例えば、故障しないように、パーツの数が少ないシンプルな機構が求められる。
「おもちゃづくりもそういうところを得意としています。モーターの数を減らしたり、このパーツの形を変えれば1つで2役できるよ、ということを、常日頃から考えている。それによって故障が減り、コストも下がり、お子様の手の届きやすい製品ができる。そういうマインドを炸裂させながらSORA-Qの開発を進めました」
始まりは昆虫ロボット
2015年4月、JAXAは火星探査や月面基地建設などを研究する組織「宇宙探査イノベーションハブ」を立ち上げ、さまざまな分野から人材や知識を求めた。その募集テーマの一つが、小粒でも情報収集能力の高い「昆虫ロボット」の研究開発だった。
その募集を同社のメンバーが見かけ、「宇宙開発に貢献できるのではないか」と手を挙げることになった。ゾイドシリーズには昆虫をモチーフにした「実績」もあった。
JAXAとの共同研究開発が始まったのは2016年4月。その後、具体化した月面ロボットの開発では、重量300グラム以内、大きさ80ミリ以下という仕様が求められた。
「一番苦労したのは、このサイズで、『レゴリス』と呼ばれる月面のサラサラな砂をどうやって攻略するかでした」
車が砂地を走るとき、小さいタイヤほど砂に埋もれてスタックしやすくなる。そして月のレゴリスは、地球上の砂よりもさらに粒が細かいのだ。

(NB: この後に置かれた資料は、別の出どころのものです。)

## config.mk

```make
export PLATFORM = sky130hd
export DESIGN_NAME = seg_scan_decoder
export DESIGN_NICKNAME = d
export VERILOG_FILES = /design/src/rtl/seg_scan_decoder.sv
export SDC_FILE = /design/constraint.sdc
export NUM_CORES = 1
export LEC_CHECK = 0
export BUFFER_PORTS_ARGS = -buffer_cell sky130_fd_sc_hd__buf_2
export CORE_MARGIN = 2
export CORE_UTILIZATION = 50
export DETAILED_ROUTE_END_ITERATION = 8
export GPL_TIMING_DRIVEN = 1
export PLACE_DENSITY_LB_ADDON = 0.25
export SYNTH_ARGS = -nofsm -noshare
export SYNTH_HDL_FRONTEND = slang
export SYNTH_SLANG_ARGS = --single-unit
```

## constraint.sdc

```tcl
create_clock -name clk -period 3.2 [get_ports clk]
set_clock_uncertainty 0.05 [all_clocks]
set_input_delay 0.64 -clock clk [delete_from_list [all_inputs] [get_ports clk]]
set_output_delay 0.64 -clock clk [all_outputs]
set_load 0.005 [all_outputs]
```

## src/rtl/seg_scan_decoder.sv

```systemverilog
// Monitor for a multiplexed 8-digit active-low 7-segment bus: synchronizes the pins,
// waits for a stable dwell per digit, decodes it, and publishes complete frames.
module seg_scan_decoder #(
    parameter int          STABLE_CYC  = 16,
    parameter logic [7:0]  DIGIT_MASK  = 8'hFF,
    parameter int          TIMEOUT_CYC = 1_000_000
) (
    input  logic        clk,
    input  logic        rst,
    input  logic [7:0]  an,
    input  logic [7:0]  cn,
    output logic [31:0] digits,
    output logic        frame_valid,
    output logic        bad_code,
    output logic        stale
);

    localparam int CNT_W = $clog2(STABLE_CYC + 1);
    localparam int TO_W  = $clog2(TIMEOUT_CYC + 1);
    localparam logic [CNT_W-1:0] CNT_LAST = CNT_W'(STABLE_CYC - 1);
    localparam logic [CNT_W-1:0] CNT_FULL = CNT_W'(STABLE_CYC);
    localparam logic [TO_W-1:0]  TO_MAX   = TO_W'(TIMEOUT_CYC);

    typedef enum logic [1:0] {
        ST_IDLE   = 2'd0,
        ST_SETTLE = 2'd1,
        ST_HELD   = 2'd2
    } state_t;

    logic [7:0]       r_an_meta;
    logic [7:0]       r_an_sync;
    logic [7:0]       r_cn_meta;
    logic [7:0]       r_cn_sync;
    logic [15:0]      r_prev;
    state_t           r_state;
    state_t           w_state_nxt;
    logic [CNT_W-1:0] r_cnt;
    logic [CNT_W-1:0] w_cnt_nxt;
    logic             w_capture;
    logic [TO_W-1:0]  r_to_cnt;
    logic [3:0]       r_shadow [8];
    logic [7:0]       r_seen;
    logic [7:0]       w_seen_nxt;
    logic             w_complete;
    logic [31:0]      w_frame;
    logic             w_an_valid;
    logic             w_same;
    logic [2:0]       w_idx;
    logic [3:0]       w_dec;
    logic             w_dec_bad;

    // Exactly one low bit in an active-low one-hot select.
    function automatic logic onehot_low(input logic [7:0] v);
        logic [7:0] inv;
        inv = ~v;
        return (inv != 8'h00) && ((inv & (inv - 8'h01)) == 8'h00);
    endfunction

    function automatic logic [2:0] low_index(input logic [7:0] v);
        logic [2:0] idx;
        idx = 3'd0;
        for (int i = 0; i < 8; i++) begin
            if (!v[i]) begin
                idx = 3'(i);
            end else begin
                idx = idx;
            end
        end
        return idx;
    endfunction

    // Returns {bad, value}; segments a..g are active-low.
    function automatic logic [4:0] seg_decode(input logic [6:0] seg);
        logic [4:0] res;
        case (seg)
            7'b0000001: res = {1'b0, 4'h0};
            7'b1001111: res = {1'b0, 4'h1};
            7'b0010010: res = {1'b0, 4'h2};
            7'b0000110: res = {1'b0, 4'h3};
            7'b1001100: res = {1'b0, 4'h4};
            7'b0100100: res = {1'b0, 4'h5};
            7'b0100000: res = {1'b0, 4'h6};
            7'b0001101: res = {1'b0, 4'h7};
            7'b0000000: res = {1'b0, 4'h8};
            7'b0000100: res = {1'b0, 4'h9};
            7'b1111111: res = {1'b0, 4'hE};
            default:    res = {1'b1, 4'hF};
        endcase
        return res;
    endfunction

    assign w_an_valid           = onehot_low(r_an_sync);
    assign w_same               = ({r_an_sync, r_cn_sync} == r_prev);
    assign w_idx                = low_index(r_an_sync);
    assign {w_dec_bad, w_dec}   = seg_decode(r_cn_sync[7:1]);
    assign w_seen_nxt           = r_seen | (8'b0000_0001 << w_idx);
    assign w_complete           = ((w_seen_nxt & DIGIT_MASK) == DIGIT_MASK);

    // Two-flop synchronizers plus the previous-sample register used for stability.
    always_ff @(posedge clk) begin
        if (!rst) begin
            r_an_meta <= 8'hFF;
            r_an_sync <= 8'hFF;
            r_cn_meta <= 8'hFF;
            r_cn_sync <= 8'hFF;
            r_prev    <= 16'hFFFF;
        end else begin
            r_an_meta <= an;
            r_an_sync <= r_an_meta;
            r_cn_meta <= cn;
            r_cn_sync <= r_cn_meta;
            r_prev    <= {r_an_sync, r_cn_sync};
        end
    end

    // Dwell FSM state register.
    always_ff @(posedge clk) begin
        if (!rst) begin
            r_state <= ST_IDLE;
            r_cnt   <= {CNT_W{1'b0}};
        end else begin
            r_state <= w_state_nxt;
            r_cnt   <= w_cnt_nxt;
        end
    end

    // Dwell FSM next state: one capture per stable dwell, ghosts restart the count.
    always_comb begin
        w_state_nxt = r_state;
        w_cnt_nxt   = r_cnt;
        w_capture   = 1'b0;
        case (r_state)
            ST_IDLE: begin
                if (w_an_valid) begin
                    w_state_nxt = ST_SETTLE;
                    w_cnt_nxt   = CNT_W'(1);
                end else begin
                    w_cnt_nxt   = {CNT_W{1'b0}};
                end
            end
            ST_SETTLE: begin
                if (w_same && (r_cnt == CNT_LAST)) begin
                    w_capture   = 1'b1;
                    w_state_nxt = ST_HELD;
                    w_cnt_nxt   = CNT_FULL;
                end else if (w_same) begin
                    w_cnt_nxt   = r_cnt + CNT_W'(1);
                end else if (w_an_valid) begin
                    w_cnt_nxt   = CNT_W'(1);
                end else begin
                    w_state_nxt = ST_IDLE;
                    w_cnt_nxt   = {CNT_W{1'b0}};
                end
            end
            ST_HELD: begin
                if (w_same) begin
                    w_state_nxt = ST_HELD;
                end else if (w_an_valid) begin
                    w_state_nxt = ST_SETTLE;
                    w_cnt_nxt   = CNT_W'(1);
                end else begin
                    w_state_nxt = ST_IDLE;
                    w_cnt_nxt   = {CNT_W{1'b0}};
                end
            end
            default: begin
                w_state_nxt = ST_IDLE;
                w_cnt_nxt   = {CNT_W{1'b0}};
            end
        endcase
    end

    // Frame image: the just-captured value bypasses the shadow, unmasked digits read blank.
    always_comb begin
        w_frame = 32'hEEEE_EEEE;
        for (int i = 0; i < 8; i++) begin
            if (!DIGIT_MASK[i]) begin
                w_frame[4*i +: 4] = 4'hE;
            end else if (3'(i) == w_idx) begin
                w_frame[4*i +: 4] = w_dec;
            end else begin
                w_frame[4*i +: 4] = r_shadow[i];
            end
        end
    end

    // Capture, frame publication and staleness timeout.
    always_ff @(posedge clk) begin
        if (!rst) begin
            digits      <= 32'hEEEE_EEEE;
            frame_valid <= 1'b0;
            bad_code    <= 1'b0;
            stale       <= 1'b1;
            r_seen      <= 8'h00;
            r_to_cnt    <= {TO_W{1'b0}};
            for (int i = 0; i < 8; i++) begin
                r_shadow[i] <= 4'hE;
            end
        end else begin
            frame_valid <= 1'b0;
            bad_code    <= 1'b0;
            if (w_capture) begin
                r_shadow[w_idx] <= w_dec;
                bad_code        <= w_dec_bad;
                r_to_cnt        <= {TO_W{1'b0}};
                if (w_complete) begin
                    digits      <= w_frame;
                    frame_valid <= 1'b1;
                    stale       <= 1'b0;
                    r_seen      <= 8'h00;
                end else begin
                    r_seen      <= w_seen_nxt;
                end
            end else if (r_to_cnt != TO_MAX) begin
                r_to_cnt <= r_to_cnt + TO_W'(1);
                if (r_to_cnt == (TO_MAX - TO_W'(1))) begin
                    stale  <= 1'b1;
                    r_seen <= 8'h00;
                end
            end
        end
    end

endmodule

```

Yosys cells after proc, flatten, opt, wreduce, memory -nomap -nowiden:

Memory sizes are Yosys's and may differ from the RTL's. A register that Yosys moved wholly into a read port is not among the register bits.
Index checks and enable logic that the tools add are counted.

* add/sub/neg operators: 3
* bitwise operators: 4
* multiplexer cells: 38
* reduce and logical (&&, ||, !) cells: 23
* equal/unequal tests: 22
* shift operators: 1

Operators with widths (count)
* 5-bit case mux with 11 select lines: 1
* 8-bit 2-to-1 mux: 4
* 7-bit equality test, second input constant: 3
* 3-bit 2-to-1 mux: 7
* 20-bit by 1-bit adder with 20-bit output, second input constant: 1
* 20-bit equality test, second input constant: 1
* 20-bit != test, second input constant: 1
* 16-bit equality test: 1
* 1-bit 2-to-1 mux: 15
* 5-bit 2-to-1 mux: 3
* 5-bit case mux with 3 select lines: 1
* 7-bit by 3-bit equality test with 1-bit output, second input constant: 2
* 7-bit by 6-bit equality test with 1-bit output, second input constant: 2
* 2-bit 2-to-1 mux: 5
* 8-bit AND: 1
* 8-bit equality test, second input constant: 1
* 1-bit zero test: 8
* 8-bit zero test: 1
* 8-bit NOT: 1
* 8-bit OR: 1
* 8-bit nonzero test: 1
* 1-bit by 3-bit left shift with 8-bit output, first input constant: 1
* 8-bit by 1-bit subtractor with 8-bit output, second input constant: 1
* 7-bit by 1-bit equality test with 1-bit output, second input constant: 1
* 20 further kinds: 27

* RAM bits: 32
* memories: 1
* word-level logic and storage cells: 104
* register bits: 86
* output and inout bits: 35
* input port bits: 18

Memory list
* r_shadow: depth 8, width 4, rd ports 8, clocked after Yosys merged registers in 8, write ports 8, RTL line 41 `logic [3:0] r_shadow [8];`

Longest topological paths before layout:

Gate-level depths: netlist of the first run.

* depth after elaboration: 12
* gate-level depth with buffers: 10
* gate-level depth less buffers: 9

Worst setup path after synthesis of the first run:

OpenSTA, ideal clock, no wires.

* path type: register to register
* start point: register r_cnt[0]
* end point: memory r_shadow[1][3], data pin
* buffers on the path: 2
* data required time: 2.874 ns
* period minus slack after synthesis: 2.295 ns
* stages on the path, launching flop included: 10
* library setup time: 0.276 ns
* path slack: 0.905 ns
* arrival: 1.969 ns
* path through: dfxtp_1 ha_1 and3_1 ha_1 and3_1 clkbuf_1 clkbuf_1 nand2_1 nor3_1 nand3_1

RTL lines
* start, declared: RTL line 37 `logic [CNT_W-1:0] r_cnt;`
* start signal, assigned: RTL line 120 `r_cnt <= {CNT_W{1'b0}};`
* start signal, assigned: RTL line 123 `r_cnt <= w_cnt_nxt;`
* end, declared: RTL line 41

Worst setup path after layout of the first run:

* start point: register r_an_sync[7]
* end point: register r_to_cnt[6]

* longest elaborated chain between the ends: 5

Ends and longest elaborated chain
* start, declared: RTL line 31 `logic [7:0] r_an_sync;`
* start signal, assigned: RTL line 109 `r_an_sync <= r_an_meta;`
* 16-bit equality test: RTL line 93 `assign w_same = ({r_an_sync, r_cn_sync} == r_prev);`
* 1-bit logical AND: RTL line 142 `if (w_same && (r_cnt == CNT_LAST)) begin`
* 1-bit 2-to-1 mux: RTL line 142
* 1-bit 2-to-1 mux: RTL line 132 `case (r_state)`
* 2-bit OR reduction (no source line)
* end signal, assigned: RTL line 195 `r_to_cnt <= {TO_W{1'b0}};`
* end signal, assigned: RTL line 205 `r_to_cnt <= {TO_W{1'b0}};`
* end signal, assigned: RTL line 215 `r_to_cnt <= r_to_cnt + TO_W'(1);`
* end, declared: RTL line 40 `logic [TO_W-1:0] r_to_cnt;`

No other way between the ends.
A chain may end at the register's enable or synchronous reset.

==> summary.md, run 1 <==
| Metric | Value |
|---|---|
| Port-buffer cells | 52 |
| Initial drt markers | 408 |
| Num CTS Buffers | 17 |
| Final setup vio count | 0 |
| DRT Pass-1 Iters | 5 |
| Setup Crit Path Kind | flip-flop to flip-flop |
| Yosys reg bits | 150 |
| Yosys cell types | 66 |
| Largest net degree at the start of global routing | 89 |
| Relative slew margins | 0.553 |
| Die span in x | 119 µm |
| Dpl cell area | 7020 µm² |
| RePlAce Congestion | 0.848 |
| DR vias | 5328 |
| Max_cap viols | 0 |
| Final worst setup slack | 391 ps |
| Avg Synthesized Cell Area | 9.46 µm² |
| Outcome | finished, final reports clean |
| Mapped cell area | 6650 µm² |
| Clock transition at path regs | 60 ps |
| NumNets Final | 760 |
| Final min period | 2810 ps |
| Setup crit start kind | flip-flop |
| IO Count | 53 |
| Total track usage | 0.221 |
| Vias/cell | 5.75 |
| Initial antenna violation count | 0 |
| Design Area, Final | 7610 µm² |
| Vias in the first global route | 5001 |
| Yosys warns | 0 |
| Number of fill cells | 1140 |
| Final TNS setup | 0 ps |
| Num rows | 42 |
| CP required | 3440 ps |
| Post-Syn Nets | 725 |
| LEAKAGE | 2.78 nW |
| Layout cells sized above 1 | 0.166 |
| Layout area overhead | 14.5% |
| CTS Hold Bufs | 0 |
| Commonest non-fill, non-tap cells in the layout | dfxtp_1, nand2_1, nor2_1, nand3_1, buf_2 |
| Power Density | 558 nW/µm² |
| CTS tree | yes |
| Clk_lat worst skew | 430 ps |
| RSZ-0062 raised after global routing | no |
| Seq/Total Area, Yosys | 0.500 |
| Post-synth EDFFs | 32 |
| Period utilization | 0.878 |
| Post-synthesis cell count | 703 |
| Post-synthesis async set-or-reset flop share | 0 |
| First-pass GRT wire length | 24700 µm |
| Max Clock Freq | 356 MHz |
| Gr ovfl total | 0 |
| Measured slew at the worst slew-check pin | 668 ps |
| Commonest non-fill, non-tap cell in the layout | dfxtp_1 |
| Crit path max fanout | 20 |
| Die area | 14200 µm² |
| Pre-CTS setup slack | 433 ps |
| Arr. time, crit path | 3050 ps |
| CTS H-tree lvls | 4 |
| Max Buffers Root-to-Sink | 2 |
| CP Capture Type | flip-flop |
| Routed Antenna Nets | 0 |
| Post_cts resized | 0 |
| CTS sink count | 150 |
| Root Buffer | clkbuf_16 |
| Post CTS Setup Buffer Count | 0 |
| Core ar. | 13100 µm² |
| Max VDD drop | 0.493 mV |
| Fin. Hold Viols | 0 |
| Final wirelength | 15300 µm |
| Min-Delay Path Class | input port to flip-flop |
| HPWL after DPL | 10400 µm |
| Initial Util | 0.506 |
| Number of inserted diodes | 0 |
| Most used flip-flop cell after synthesis | dfxtp_1 |
| DR WL/cell | 16.5 µm |
| Die H | 119 µm |
| DRC | 0 |
| Pins Over Slew Limit | 0 |
[path summary, 6_finish.rpt]
kind           startpoint            to  slack [ps]  depth (start not counted)
max          r_an_sync[7]   r_to_cnt[6]         390                          6
min                 cn[4]  r_cn_meta[4]         330                          2
max reg2reg  r_an_sync[7]   r_to_cnt[6]         390                          6
min reg2reg  r_an_meta[1]  r_an_sync[1]         350                          1
[metal layers]
| layer | vias up | routed length, µm | GRT usage |
|---|---|---|---|
| met5 | - | 0 | 0 |
| met2 | 168 | 7390 | 0.360 |
| met3 | 27 | 877 | 0.0603 |
| met4 | 0 | 297 | 0.0662 |
| met1 | 2540 | 6730 | 0.288 |
| li1 | 2593 | - | - |
[critical path, cell delays in order, from the launching register on]
cell and delay, ps:
dfxtp_1 680, xor2_1 150, nor4_2 310, and4_1 330, nand3_1 360, nand2_1 660
nor2_1 120
[power breakdown]
| group | switching (mW) | internal (mW) |
|---|---|---|
| clock network | 0.840 | 1.17 |
| logic | 0.130 | 0.0872 |
| registers | 0.0398 | 1.98 |
| total | 1.01 | 3.23 |
[area by class of cell]
class,instances,area (µm²),area share
Inverter,10,37.5,0.00493
Multi-Input combinational cell,491,3050,0.400
Clock inverter,15,166,0.0219
Sequential cell,150,3320,0.437
Clock buffer,17,425,0.0559
Timing Repair Buffer,68,393,0.0516
Tap cell,176,220,0.0289
[state kept, by name (all words and copies together) (netlist names), 2 cells and up]
register	count
r_to_cnt	20
r_state	2
r_cn_sync	8
r_an_sync	8
r_cn_meta	8
r_seen	8
r_shadow	32
r_cnt	5
r_prev	16
r_an_meta	8
digits	32
[metrics by stage]
stage / utilization / std cells / hold WS (ps) / power [mW]
floorplan: - / 703 / 336 / 2.21
global placement: 0.534 / 895 / 341 / 2.27
detailed placement: 0.534 / 895 / 342 / 2.27
CTS: 0.579 / 927 / 321 / 4.28
global route: 0.579 / 927 / 324 / 4.41
finish: 0.579 / 927 / 333 / 4.24
[cells by family (layout without fill, tap and decap cells)]
logic type               after synthesis  count (layout)  synth area share
adder cells (fa/ha/maj)                4               4           0.00753
AO/OA/AOI/OAI                        140             140             0.149
multiplexers                           7               7            0.0120
flip-flops                           150             150             0.500
AND/OR/NAND/NOR                      305             305             0.244
buffers and inverters                 62             110            0.0420
XOR/XNOR                              35              35            0.0461
[synthesized netlist by cell type, types with 3 or more instances]
cell type	number	area share
nand4_1	7	0.0066
xnor2_1	7	0.0092
and3b_1	3	0.0040
o2bb2ai_1	8	0.011
o21ai_0	38	0.029
xor2_1	28	0.037
mux2_2	4	0.0068
a31o_2	8	0.011
buf_2	16	0.012
and4b_1	4	0.0060
ha_1	4	0.0075
edfxtp_1	32	0.14
nor2_1	60	0.034
nor3_1	12	0.0090
nand2b_1	51	0.048
and3_1	13	0.012
nor2b_1	5	0.0047
or3_1	7	0.0066
o2111ai_1	24	0.032
a21oi_1	16	0.012
o21a_1	3	0.0034
o21bai_1	13	0.015
nand4b_1	3	0.0040
o21ai_1	3	0.0023
nor4_2	4	0.0075
o31ai_1	4	0.0045
nand3_1	54	0.041
clkbuf_1	31	0.018
nor4b_1	4	0.0053
nand2_1	62	0.035
a32oi_1	3	0.0040
buf_4	3	0.0034
inv_1	10	0.0056
dfxtp_1	118	0.36
(Power assumes the default switching activity.)
==> inputs of run 2 (changes only) <==
==> constraint.sdc (replaced) <==
create_clock -name clk -period 3.2 [get_ports clk]
set_clock_uncertainty 0.05 [all_clocks]
set_input_delay 0.16 -clock clk [delete_from_list [all_inputs] [get_ports clk]]
set_output_delay 0.16 -clock clk [all_outputs]
set_load 0.005 [all_outputs]
==> summary.md, run 2 (synthesis results as in run 1) <==
| Metric | Value |
|---|---|
| Outcome | finished, final reports clean |
| Initial Util | 0.506 |
| Hold_sp | rst |
| Gr ovfl total | 0 |
| Worst path most repeated cell | buf_4 |
| Placed Cells | 894 |
| Crit path max fanout | 24 |
| CTS sink count | 150 |
| RSZ-0062 raised after global routing | no |
| Power Density | 555 nW/µm² |
| Final setup vio count | 0 |
| Worst R2R Path Depth | 8 |
| Max_cap viols | 0 |
| Final wirelength | 15500 µm |
| Measured slew at the worst slew-check pin | 666 ps |
| Core Util, Final | 0.592 |
| Setup crit start kind | flip-flop |
| Layout cells sized above 1 | 0.162 |
| Min-Delay Path Class | input port to flip-flop |
| Port-buffer cells | 52 |
| Vias/cell | 5.73 |
| CTS H-tree lvls | 4 |
| DR vias | 5400 |
| IO Count | 53 |
| Largest net degree at the start of global routing | 68 |
| Hold Path Depth | 2 |
| Period utilization | 0.831 |
| NumNets Final | 775 |
| CP required | 3510 ps |
| Crit path buf inv count | 2 |
| Setup Crit Path Kind | flip-flop to flip-flop |
| Clk_lat worst skew | 430 ps |
| Post_cts resized | 0 |
| CP max stage delay | 650 ps |
| R2r setup slk | 540 ps |
| DRT Pass-1 Iters | 6 |
| Die H | 119 µm |
| Routed Antenna Nets | 0 |
| CP top delay family | simple AND/OR/NAND/NOR gates |
| WHS Endpoint | digits[19] |
| Worst-path cell chain | xor2_1, nor4_2, and4_1, buf_4, and4b_1, buf_4, o2111ai_1, nand3_1 |
| Final TNS setup | 0 ps |
| Reg area | 3320 µm² |
| Die area | 14200 µm² |
| Fin. Hold Viols | 0 |
| Die span in x | 119 µm |
| First-pass GRT wire length | 25600 µm |
| HPWL after DPL | 10500 µm |
| CTS tree | yes |
| Final Non-Filler Cells | 942 |
| Initial antenna violation count | 0 |
| Overall Power | 4.31 mW |
| Commonest non-fill, non-tap cell in the layout | dfxtp_1 |
| Vias in the first global route | 5057 |
| Relative slew margins | 0.555 |
| Arr. time, crit path | 2970 ps |
| Pre-CTS setup slack | 544 ps |
| Total track usage | 0.229 |
| Max Clock Freq | 376 MHz |
| Pins Over Slew Limit | 0 |
| DRC | 0 |
| Area occupied by multi-input gates | 3050 µm² |
| CP max stage cell | dfxtp_1 |
| Reg2reg start | r_an_sync[7] |
| Num rows | 42 |
| Top flop regs | digits (32), r_shadow (32), r_to_cnt (20) |
| Core ar. | 13100 µm² |
| Final worst setup slack | 540 ps |
| Final min period | 2660 ps |
| Root Buffer | clkbuf_16 |
| Clock transition at path regs | 60 ps |
| Number of fill cells | 1129 |
| Max VDD drop | 0.443 mV |
| Initial drt markers | 328 |
| LEAKAGE | 2.84 nW |
| Number of inserted diodes | 0 |
| Num CTS Buffers | 17 |
| Reg-to-Reg End | digits[5] |
| Max Buffers Root-to-Sink | 2 |
| CP Capture Type | flip-flop |
| RePlAce Congestion | 0.869 |
| Layout area overhead | 16.9% |
| Commonest non-fill, non-tap cells in the layout | dfxtp_1, nand2_1, nor2_1, nand3_1, buf_2 |
| DR WL/cell | 16.5 µm |
run 2: power breakdown:
group | switching [mW] | total [mW] | internal, mW
Sequential | 0.0394 | 2.02 | 1.98
Clock | 0.806 | 2.06 | 1.25
Combinational | 0.134 | 0.232 | 0.0982
Total | 0.979 | 4.31 | 3.33
run 2: what timing repair did:
| item | CTS | global route |
|---|---|---|
| buffers inserted | 0 | 0 |
| hold buffers | 16 | 0 |
| endpoints found under the hold margin | 16 | 0 |
run 2: metal layers:
layer / global-route usage / wire length, µm
met1: 0.297 / 6940
met2: 0.367 / 7340
met3: 0.0594 / 837
met4: 0.0882 / 423
met5: 0 / 0
run 2: worst register-to-register path, stage by stage, from the launching register on:
cell       delay (ps)
dfxtp_1           650
xor2_1            160
nor4_2            300
and4_1            280
buf_4             280
and4b_1           230
buf_4             270
o2111ai_1         250
nand3_1           130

当初の試作機は小さなタイヤのような姿で、転がるように移動するようにした。ところがレゴリスを模した砂を敷き詰めた試験場を走らせると、すぐにスタックしてしまった。
砂の斜面を攻略
そこで思い浮かんだのが「月面に着いた後に変形させ、サイズを大きくすればいい」というアイデアだった。同社には、さまざまな方法でおもちゃを変形する技術の蓄積があった。